Ghio Davide, Dandi Yatin, Krzakala Florent, Zdeborová Lenka
Information, Learning and Physics Laboratory, École Polytechnique Fédérale de Lausanne, Lausanne CH-1015, Switzerland.
Statistical Physics of Computation Laboratory, École Polytechnique Fédérale de Lausanne, Lausanne CH-1015, Switzerland.
Proc Natl Acad Sci U S A. 2024 Jul 2;121(27):e2311810121. doi: 10.1073/pnas.2311810121. Epub 2024 Jun 24.
Recent years witnessed the development of powerful generative models based on flows, diffusion, or autoregressive neural networks, achieving remarkable success in generating data from examples with applications in a broad range of areas. A theoretical analysis of the performance and understanding of the limitations of these methods remain, however, challenging. In this paper, we undertake a step in this direction by analyzing the efficiency of sampling by these methods on a class of problems with a known probability distribution and comparing it with the sampling performance of more traditional methods such as the Monte Carlo Markov chain and Langevin dynamics. We focus on a class of probability distribution widely studied in the statistical physics of disordered systems that relate to spin glasses, statistical inference, and constraint satisfaction problems. We leverage the fact that sampling via flow-based, diffusion-based, or autoregressive networks methods can be equivalently mapped to the analysis of a Bayes optimal denoising of a modified probability measure.
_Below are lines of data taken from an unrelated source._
From an optimization exercise on the open Yosys and OpenROAD flow, aimed at small area, a short achievable clock period and few clock cycles per item; shortcuts taken in it are not production practice.
Where RTL was checked, it was by simulation tests only, not by an equivalence proof against the original.

==> inputs of build 63 <==
## hsv_to_rgb_converter_core
module hsv_to_rgb_converter_core (
    input  logic                    clk,
    input  logic                    rst_n,
    input  logic                    pixel_valid,
    output logic                    pixel_ready,
    input  hsv2rgb_pkg::hsv_pixel_t pixel,
    output logic                    color_valid,
    input  logic                    color_ready,
    output hsv2rgb_pkg::rgb_pixel_t color
);
clock: 8.0 ns
lec_check: 0
abc_clock_period_in_ps: 4000
cap_margin: 20
core_margin: 2
core_utilization: 40
setup_slack_margin: 3.2
slew_margin: 20
synth_hierarchical: 1
synth_minimum_keep_size: 0
run.sh (not shown) runs the stock make flow with config.mk's settings and CLKGATE_MAP_FILE= SYNTH_SCRIPT=/design/flow/synth_recipe.tcl, a recipe that flattens the netlist after the stock synthesis.
==> inputs of build 24, as changes to build 63 <==
--- a/flow/design.v
+++ b/flow/design.v
@@ -29,15 +29,15 @@
     output logic                    pixel_ready,
     input  hsv2rgb_pkg::hsv_pixel_t pixel,
     output logic                    color_valid,
     input  logic                    color_ready,
     output hsv2rgb_pkg::rgb_pixel_t color
 );
     logic adv;
-    logic val1, val2, val3;
+    logic val1, val2, val3, o_valid;
     logic [12:0] h0, v0, s0;
     logic [13:0] d0;
     logic [12:0] c0;
     logic [1:0]  j0;
     logic [9:0]  f0;
     logic [2:0]  sec0;
     always_comb begin
@@ -1371,35 +1371,43 @@
             cp3  <= cp_full[31:24];
             sec3 <= sec2;
         end
     end
     logic [37:0] cx_full;
     logic [7:0]  cx;
     logic [23:0] x3;
+    logic [23:0] o_data;
     always_comb begin
         cx_full = (38'(n3) << 4) + 38'(n3);
         cx      = cx_full[37:30];
         case (sec3)
             3'd0:    x3 = {cv3, cx, cp3};
             3'd1:    x3 = {cx, cv3, cp3};
             3'd2:    x3 = {cp3, cv3, cx};
             3'd3:    x3 = {cp3, cx, cv3};
             3'd4:    x3 = {cx, cp3, cv3};
             default: x3 = {cv3, cp3, cx};
         endcase
     end
+    always_ff @(posedge clk) begin
+        if (adv) begin
+            o_data <= x3;
+        end
+    end
     always_ff @(posedge clk or negedge rst_n) begin
         if (!rst_n) begin
             val1    <= 1'b0;
             val2    <= 1'b0;
             val3    <= 1'b0;
+            o_valid <= 1'b0;
         end else if (adv) begin
             val1    <= pixel_valid;
             val2    <= val1;
             val3    <= val2;
+            o_valid <= val3;
         end
     end
-    assign adv         = !val3 || color_ready;
+    assign adv         = !o_valid || color_ready;
     assign pixel_ready = adv;
-    assign color_valid = val3;
-    assign color       = x3;
+    assign color_valid = o_valid;
+    assign color       = o_data;
 endmodule
==> summary.txt <==
item                                                                   build 24                 build 63
Run status                                              complete, no violations  complete, no violations
Worst clock skew                                                      0.0116 ns               0.00910 ns
Final estimated routing congestion in global placement                    0.868                    0.870
Sequential cell count                                                       184                      159
Worst reg2reg path startpoint                                  m2[17]$_DFFE_PP_         m2[20]$_DFFE_PP_
Pin count of the biggest net entering global routing                         76                       69
Vias in the first global route                                            16900                    17300
Endpoint type of the worst setup path                                 flip-flop              output port
Core Rows                                                                    85                       83
Non-clk buf share                                                         8.75%                    10.4%
Post-cts gate resize count                                                   44                      190
Effective utilization at floorplan                                        40.5%                    40.4%
Setup fix buffers added after clock tree synthesis                          128                      189
Met3 Wirelength                                                         3580 um                  3420 um
Function was not checked in any run of this note: the RTL went through the layout flow alone.

---

==> try-garnet: inputs <==
Another version of the RTL of hsv_to_rgb_converter_core (not shown whole).
clock: 8.0 ns
lec_check: 0
cap_margin: 20
core_margin: 2
core_utilization: 50
gpl_routability_driven: 0
setup_slack_margin: 3.2
slew_margin: 20
synth_hierarchical: 1
synth_minimum_keep_size: 0
==> try-ember: changes against try-garnet <==
CORE_UTILIZATION = 40   (was 50)
GPL_ROUTABILITY_DRIVEN = not set   (was 0)
TNS_END_PERCENT = 30   (was not set)
==> summary.txt <==
|  | try-garnet | try-ember |
|---|---|---|
| Worst slew slack as a fraction of its limit | 0.161 | 0.374 |
| Status | no timing/DRC/antenna violations | no timing/DRC/antenna violations |
| Nets | 2,525 | 2,526 |
| Pin count of the biggest net entering global routing | 72 | 71 |
| Total area of multi-input combinational cells | 15,300 um^2 | 15,000 um^2 |
| Vias per Instance | 5.86 | 5.53 |
| Data buffer area share | 0.101 | 0.100 |
| Vias in the first global route | 15,900 | 16,000 |
| Global-route met1 utilization | 0.339 | 0.271 |
| Maximum achievable frequency | 201 MHz | 200 MHz |
Testbench counts of try-garnet, summed over its fixed seeds: cycles 16,024, items 16,000.
Testbench counts of try-ember, summed over its fixed seeds: cycles 16,024, items 16,000.
Context: an optimization exercise on an open-source flow, tuned for small area. The choices shown serve that exercise and are no tape-out recipe. The RTL was checked by simulation tests, not by an equivalence proof against the original design. Power and IR drop assume default switching activity.

==> trial 37 <==
==> flow/design.v (excerpt) <==
module websocket_accept_key_engine (
  input  logic       clk_i,
  input  logic       rst_ni,
  input  logic       in_valid_i,
  output logic       in_stall_o,
  input  logic [7:0] rx_byte_i,
  output logic       out_valid_o,
  input  logic       out_stall_i,
  output logic [7:0] accept_char_o,
  output logic [4:0] char_index_o,
  output logic       last_o
);
clock: 10.0 ns
lec_check: 0
abc_area: 1
cap_margin: 20
core_margin: 2
core_utilization: 40
slew_margin: 20
standard.sh (not shown) runs the stock make flow with config.mk's settings and CLKGATE_MAP_FILE= SYNTH_SCRIPT=/design/flow/synth_recipe.tcl, a recipe that flattens the netlist after the stock synthesis.
==> flow/flow/run.sh <==
#!/bin/bash
# The standard layout (standard.sh) with changes to how the layout is made;
# the registers, their names and cell types stay the standard synthesis's:
#  - synthesis maps adders to plain gates, not the library's full and half
#    adder cells (no ADDER_MAP_FILE), and ABC maps for area with amap, twice
#    (a copy of ORFS's scripts with its own abc_area.script);
#  - port buffers are buf_1 cells;
#  - clock tree synthesis uses clkbuf_4 buffers in small clusters and no
#    dummy loads.
# Each tool's output goes to the ORFS logs under orfs/logs; make's output to
# standard_flow.log here.
set -euo pipefail
rm -rf orfs_scripts
cp -r "$FLOW_HOME/scripts" orfs_scripts
printf 'strash\ndch -f\namap -F 3 -A 8\nstrash\ndch -f\namap -F 3 -A 8\ntopo\n' > orfs_scripts/abc_area.script
export SCRIPTS_DIR="$PWD/orfs_scripts"
export ADDER_MAP_FILE=
export BUFFER_PORTS_ARGS="-buffer_cell sky130_fd_sc_hd__buf_1"
export CTS_ARGS="-sink_clustering_enable -repair_clock_nets -dont_use_dummy_load -buf_list sky130_fd_sc_hd__clkbuf_4 -sink_clustering_size 10 -sink_clustering_max_diameter 45"
bash standard.sh > standard_flow.log 2>&1
==> build 23: changes against trial 37 <==
--- a/flow/design.v
+++ b/flow/design.v
@@ -152,87 +152,85 @@
                          StOut  = 4'd8, StDone = 4'd9;
   logic [3:0]   state_q;
   logic [1:0]   c_q, sg_q;
   logic [4:0]   r_q;
   logic [511:0] ring_q;
   logic [159:0] s_q;
   logic [3:0]   cy_q;
   logic [1:0]   bsv_q;
-  logic         xpv_q;
-  logic load, lrev, r1, r2, rnd, ff1, ff2, xfer, emit, last_cyc, key_en, in_acc, out_acc;
+  logic         xsv_q;
+  logic load, r1, r2, rnd, ff1, ff2, xfer, emit, last_cyc, key_en, in_acc, out_acc;
   assign load = (state_q == StLoad);
   assign r1   = (state_q == StRnd1);
   assign r2   = (state_q == StRnd2);
   assign ff1  = (state_q == StFf1);
   assign ff2  = (state_q == StFf2);
   assign xfer = (state_q == StXfer);
   assign rnd  = r1 || r2;
-  assign lrev = load && (r_q < 5'd8);
   assign emit = xfer && (r_q[1:0] == 2'd0);
   assign last_cyc = (c_q == 2'd3) &&
                     (r_q == ((ff1 || ff2) ? 5'd4 : xfer ? 5'd16 : 5'd19));
   assign in_stall_o  = !(state_q == StHdr || state_q == StKey || state_q == StDone);
   assign in_acc      = in_valid_i && !in_stall_o;
   assign out_valid_o = (state_q == StOut);
   assign out_acc     = out_valid_o && !out_stall_i;
-  assign key_en      = (state_q == StKey && in_acc) || lrev || (load && r_q == 5'd19) ||
-                       r1 || ff1 ||
+  assign key_en      = (state_q == StKey && in_acc) || r1 || ff1 ||
                        (r2 && sg_q == 2'd0 && r_q < 5'd10) || ff2 || emit ||
                        (out_acc && (r_q[1:0] != 2'd0));
   logic [7:0] gen_w, gen_h;
   always_comb begin
     case ({r_q, c_q})
-      7'd40: gen_w = 8'h45;   
-      7'd41: gen_w = 8'h38;   
-      7'd42: gen_w = 8'h35;   
-      7'd43: gen_w = 8'h32;   
-      7'd44: gen_w = 8'h35;   
-      7'd45: gen_w = 8'h41;   
-      7'd46: gen_w = 8'h46;   
-      7'd47: gen_w = 8'h41;   
-      7'd48: gen_w = 8'h31;   
-      7'd49: gen_w = 8'h39;   
-      7'd50: gen_w = 8'h45;   
-      7'd51: gen_w = 8'h2d;   
-      7'd52: gen_w = 8'h37;   
-      7'd53: gen_w = 8'h34;   
-      7'd54: gen_w = 8'h2d;   
-      7'd55: gen_w = 8'h34;   
-      7'd56: gen_w = 8'h39;   
+      7'd44: gen_w = 8'h32;   
+      7'd45: gen_w = 8'h35;   
+      7'd46: gen_w = 8'h38;   
+      7'd47: gen_w = 8'h45;   
+      7'd48: gen_w = 8'h41;   
+      7'd49: gen_w = 8'h46;   
+      7'd50: gen_w = 8'h41;   
+      7'd51: gen_w = 8'h35;   
+      7'd52: gen_w = 8'h2d;   
+      7'd53: gen_w = 8'h45;   
+      7'd54: gen_w = 8'h39;   
+      7'd55: gen_w = 8'h31;   
+      7'd56: gen_w = 8'h34;   
       7'd57: gen_w = 8'h2d;   
-      7'd58: gen_w = 8'h41;   
-      7'd59: gen_w = 8'h44;   
-      7'd60: gen_w = 8'h2d;   
+      7'd58: gen_w = 8'h34;   
+      7'd59: gen_w = 8'h37;   
+      7'd60: gen_w = 8'h44;   
       7'd61: gen_w = 8'h41;   
-      7'd62: gen_w = 8'h43;   
-      7'd63: gen_w = 8'h35;   
-      7'd64: gen_w = 8'h42;   
-      7'd65: gen_w = 8'h41;   
-      7'd66: gen_w = 8'h35;   
-      7'd67: gen_w = 8'h43;   
-      7'd68: gen_w = 8'h38;   
-      7'd69: gen_w = 8'h43;   
-      7'd70: gen_w = 8'h44;   
-      7'd71: gen_w = 8'h30;   
-      7'd72: gen_w = 8'h31;   
-      7'd73: gen_w = 8'h31;   
-      7'd74: gen_w = 8'h42;   
-      7'd75: gen_w = 8'h35;   
-      7'd79: gen_w = 8'h80;
+      7'd62: gen_w = 8'h2d;   
+      7'd63: gen_w = 8'h39;   
+      7'd64: gen_w = 8'h35;   
+      7'd65: gen_w = 8'h43;   
+      7'd66: gen_w = 8'h41;   
+      7'd67: gen_w = 8'h2d;   
+      7'd68: gen_w = 8'h43;   
+      7'd69: gen_w = 8'h35;   
+      7'd70: gen_w = 8'h41;   
+      7'd71: gen_w = 8'h42;   
+      7'd72: gen_w = 8'h30;   
+      7'd73: gen_w = 8'h44;   
+      7'd74: gen_w = 8'h43;   
+      7'd75: gen_w = 8'h38;   
+      7'd76: gen_w = 8'h35;   
+      7'd77: gen_w = 8'h42;   
+      7'd78: gen_w = 8'h31;   
+      7'd79: gen_w = 8'h31;   
       default: gen_w = 8'h00;
     endcase
+    if (r1) gen_w = (c_q == 2'd0) ? 8'h80 : 8'h00;
   end
   always_comb begin
-    case (r_q)
-      5'd0, 5'd15: gen_h = {2'b11, ~c_q, 2'b00, c_q};               
-      5'd1, 5'd16: gen_h = ~{1'b1, c_q, 1'b0, 1'b1, c_q, 1'b1};     
-      5'd2, 5'd17: gen_h = ~{1'b0, c_q, 1'b0, 1'b0, c_q, 1'b1};     
-      5'd3, 5'd18: gen_h = {1'b1, c_q, 1'b0, 1'b1, c_q, 1'b1};      
-      default:     gen_h = {1'b0, c_q, 1'b0, 1'b0, c_q, 1'b1};      
+    case (r_q[2:0])
+      3'd0: gen_h = {2'b11, ~c_q, 2'b00, c_q};                    
+      3'd1: gen_h = ~{1'b1, c_q, 1'b0, 1'b1, c_q, 1'b1};          
+      3'd2: gen_h = ~{1'b0, c_q, 1'b0, 1'b0, c_q, 1'b1};          
+      3'd3: gen_h = {1'b1, c_q, 1'b0, 1'b1, c_q, 1'b1};           
+      default: gen_h = {1'b0, c_q, 1'b0, 1'b0, c_q, 1'b1};        
     endcase
   end
   logic [7:0] bb, cc, dd, ee, a5, f, kc, wv, w2, hv, t;
   assign bb = s_q[103:96];
   assign cc = s_q[71:64];
   assign dd = s_q[39:32];
   assign ee = s_q[7:0];
   wsk_w2rom u_w2 (.stage_i(sg_q), .r_i(r_q), .c_i(c_q), .b_o(w2));
@@ -243,17 +241,23 @@
     x  = cc ^ dd;
     case (sg_q)
       2'd0: begin f = dd ^ (bb & x);        k = 32'h5A827999; end
       2'd1: begin f = bb ^ x;               k = 32'h6ED9EBA1; end
       2'd2: begin f = cc ^ (x & (bb ^ cc)); k = 32'h8F1BBCDC; end
       default: begin f = bb ^ x;            k = 32'hCA62C1D6; end
     endcase
     kc = k[8*c_q +: 8];
-    wv = r2 ? w2 : ring_q[7:0];
+    case (c_q)
+      2'd0: wv = ring_q[63:56];
+      2'd1: wv = ring_q[47:40];
+      2'd2: wv = ring_q[31:24];
+      default: wv = ring_q[15:8];
+    endcase
+    if (r2) wv = w2;
     if (!rnd) begin
       a5 = 8'h00; f = 8'h00; kc = 8'h00;
       wv = ff1 ? gen_h : ff2 ? ring_q[39:32] : 8'h00;
     end
   end
   logic [3:0] ci, co;
   always_comb begin
     logic [7:0] s1, c1, s2, c2, s3, c3, y, rc;
@@ -273,36 +277,40 @@
       t[i] = s3[i] ^ y[i] ^ cin;
       rc[i] = (s3[i] & y[i]) | (s3[i] & cin) | (y[i] & cin);
     end
     co = {rc[7], c3[7], c2[7], c1[7]};
   end
   logic [7:0] x, wnew;
   logic       xb;
   assign x  = ring_q[7:0] ^ ring_q[71:64] ^ ring_q[263:256] ^ ring_q[423:416];
-  assign xb = (c_q == 2'd0) ? (ring_q[31] ^ ring_q[95] ^ ring_q[287] ^ ring_q[447]) : xpv_q;
+  assign xb = (c_q == 2'd3) ? xsv_q
+                            : (ring_q[15] ^ ring_q[79] ^ ring_q[271] ^ ring_q[431]);
   assign wnew = {x[6:0], xb};
   logic [7:0] rot_b, s_top, w_top, k_top, s_tap;
   assign rot_b = (c_q == 2'd3) ? {bsv_q, s_q[103:98]} : s_q[105:98];
-  assign s_top = lrev ? ring_q[7:0] : load ? gen_h : t;
+  assign s_top = (load && r_q < 5'd5) ? gen_h : t;
   always_comb begin
     case (c_q)
       2'd0: s_tap = s_q[159:152];
       2'd1: s_tap = s_q[143:136];
       2'd2: s_tap = s_q[127:120];
       default: s_tap = s_q[111:104];
     endcase
   end
-  assign w_top = load ? gen_w : ff1 ? t : wnew;
-  assign k_top = (state_q == StKey) ? rx_byte_i : (xfer || lrev) ? s_tap : ring_q[231:224];
+  assign w_top = (load || (r1 && sg_q == 2'd0 && r_q == 5'd0)) ? gen_w :
+                 ff1 ? t : wnew;
+  assign k_top = (state_q == StKey) ? rx_byte_i : xfer ? s_tap : ring_q[231:224];
   always_ff @(posedge clk_i) begin
     s_q   <= {s_top, s_q[159:104], rnd ? rot_b : s_q[103:96], s_q[95:8]};
     cy_q  <= co;
-    if (c_q == 2'd0) bsv_q <= s_q[97:96];
-    xpv_q <= x[7];
+    if (c_q == 2'd0) begin
+      bsv_q <= s_q[97:96];
+      xsv_q <= x[7];
+    end
     ring_q[511:224] <= {w_top, ring_q[511:232]};
     if (key_en) ring_q[223:32] <= {k_top, ring_q[223:40]};
     ring_q[31:0] <= ring_q[39:8];
   end
   always_ff @(posedge clk_i or negedge rst_ni) begin
     if (!rst_ni) begin
       state_q <= StHdr; r_q <= '0; c_q <= '0; sg_q <= '0;
     end else begin
==> notes <==
- Trial 37 completed without violations. Build 23 passed the timing, DRC and antenna checks.
- Between build 23 and trial 37, the lower critical path depth is in build 23 (gap 3).
- Against build 23, the power of trial 37 is lower by about 50%.
- Global-route usage: build 23 is higher than trial 37 (0.67 points).
- Between build 23 and trial 37, the lower first-iteration DRC count is in trial 37 (gap 6.3%, measured against trial 37).
- Sequential share of layout area: build 23 is lower than trial 37 (0.23 points).
- Against build 23, the worst hold slack of trial 37 is higher by 37 ps.

afterwards: timing with drivers on the ports:
No port has a modelled driver above. Below, the same layouts with a new extraction and two added sets of constraints.
Step 1 sets driving cells, clkbuf_16 on the clock port and buf_2 on the other inputs (assumed; they add their load-dependent delay and slew).
Step 2 moves the port delays by t, midway between the first and last clock arrival at a register: inputs arrive t later, outputs are due t later. That takes back most of the time a late clock gives input paths.
Three values: no drivers, after step 1, after step 2; two values: the first two.
| run | t (ns) | setup slack, ns | worst setup path at the end | latest minus earliest clock arrival (ns) | slew at the worst register clock pin (ns) |
|---|---|---|---|---|---|
| trial 37 | 0.835 | 2.287 / 2.232 / 2.635 | register to register | 0.076 / 0.077 | 0.12 / 0.12 |
| build 23 | 0.869 | 2.217 / 2.164 / 2.862 | register to register | 0.136 / 0.136 | 0.10 / 0.10 |
After both steps setup and hold are still met in every run listed.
Our findings demonstrate that these methods encounter difficulties in sampling stemming from the presence of a first-order phase transition along the algorithm's denoising path. Our conclusions go both ways: We identify regions of parameters where these methods are unable to sample efficiently, while that is possible using standard Monte Carlo or Langevin approaches. We also identify regions where the opposite happens: standard approaches are inefficient while the discussed generative methods work well.
近年来,基于流、扩散或自回归神经网络的强大生成模型得到了发展,在从示例生成数据方面取得了显著成功,并在广泛领域得到应用。然而,对这些方法的性能进行理论分析并理解其局限性仍然具有挑战性。在本文中,我们朝着这个方向迈出了一步,通过分析这些方法在一类具有已知概率分布的问题上的采样效率,并将其与更传统的方法(如蒙特卡罗马尔可夫链和朗之万动力学)的采样性能进行比较。我们关注一类在无序系统统计物理学中广泛研究的概率分布,这些分布与自旋玻璃、统计推断和约束满足问题相关。我们利用这样一个事实,即通过基于流、基于扩散或自回归网络的方法进行采样可以等效地映射到对修改后的概率测度的贝叶斯最优去噪分析。我们的研究结果表明,这些方法在采样时遇到困难,这源于算法去噪路径上存在一阶相变。我们的结论有两方面:我们确定了这些方法无法有效采样的参数区域,而使用标准蒙特卡罗或朗之万方法则是可行的。我们还确定了相反情况发生的区域:标准方法效率低下,而所讨论的生成方法效果良好。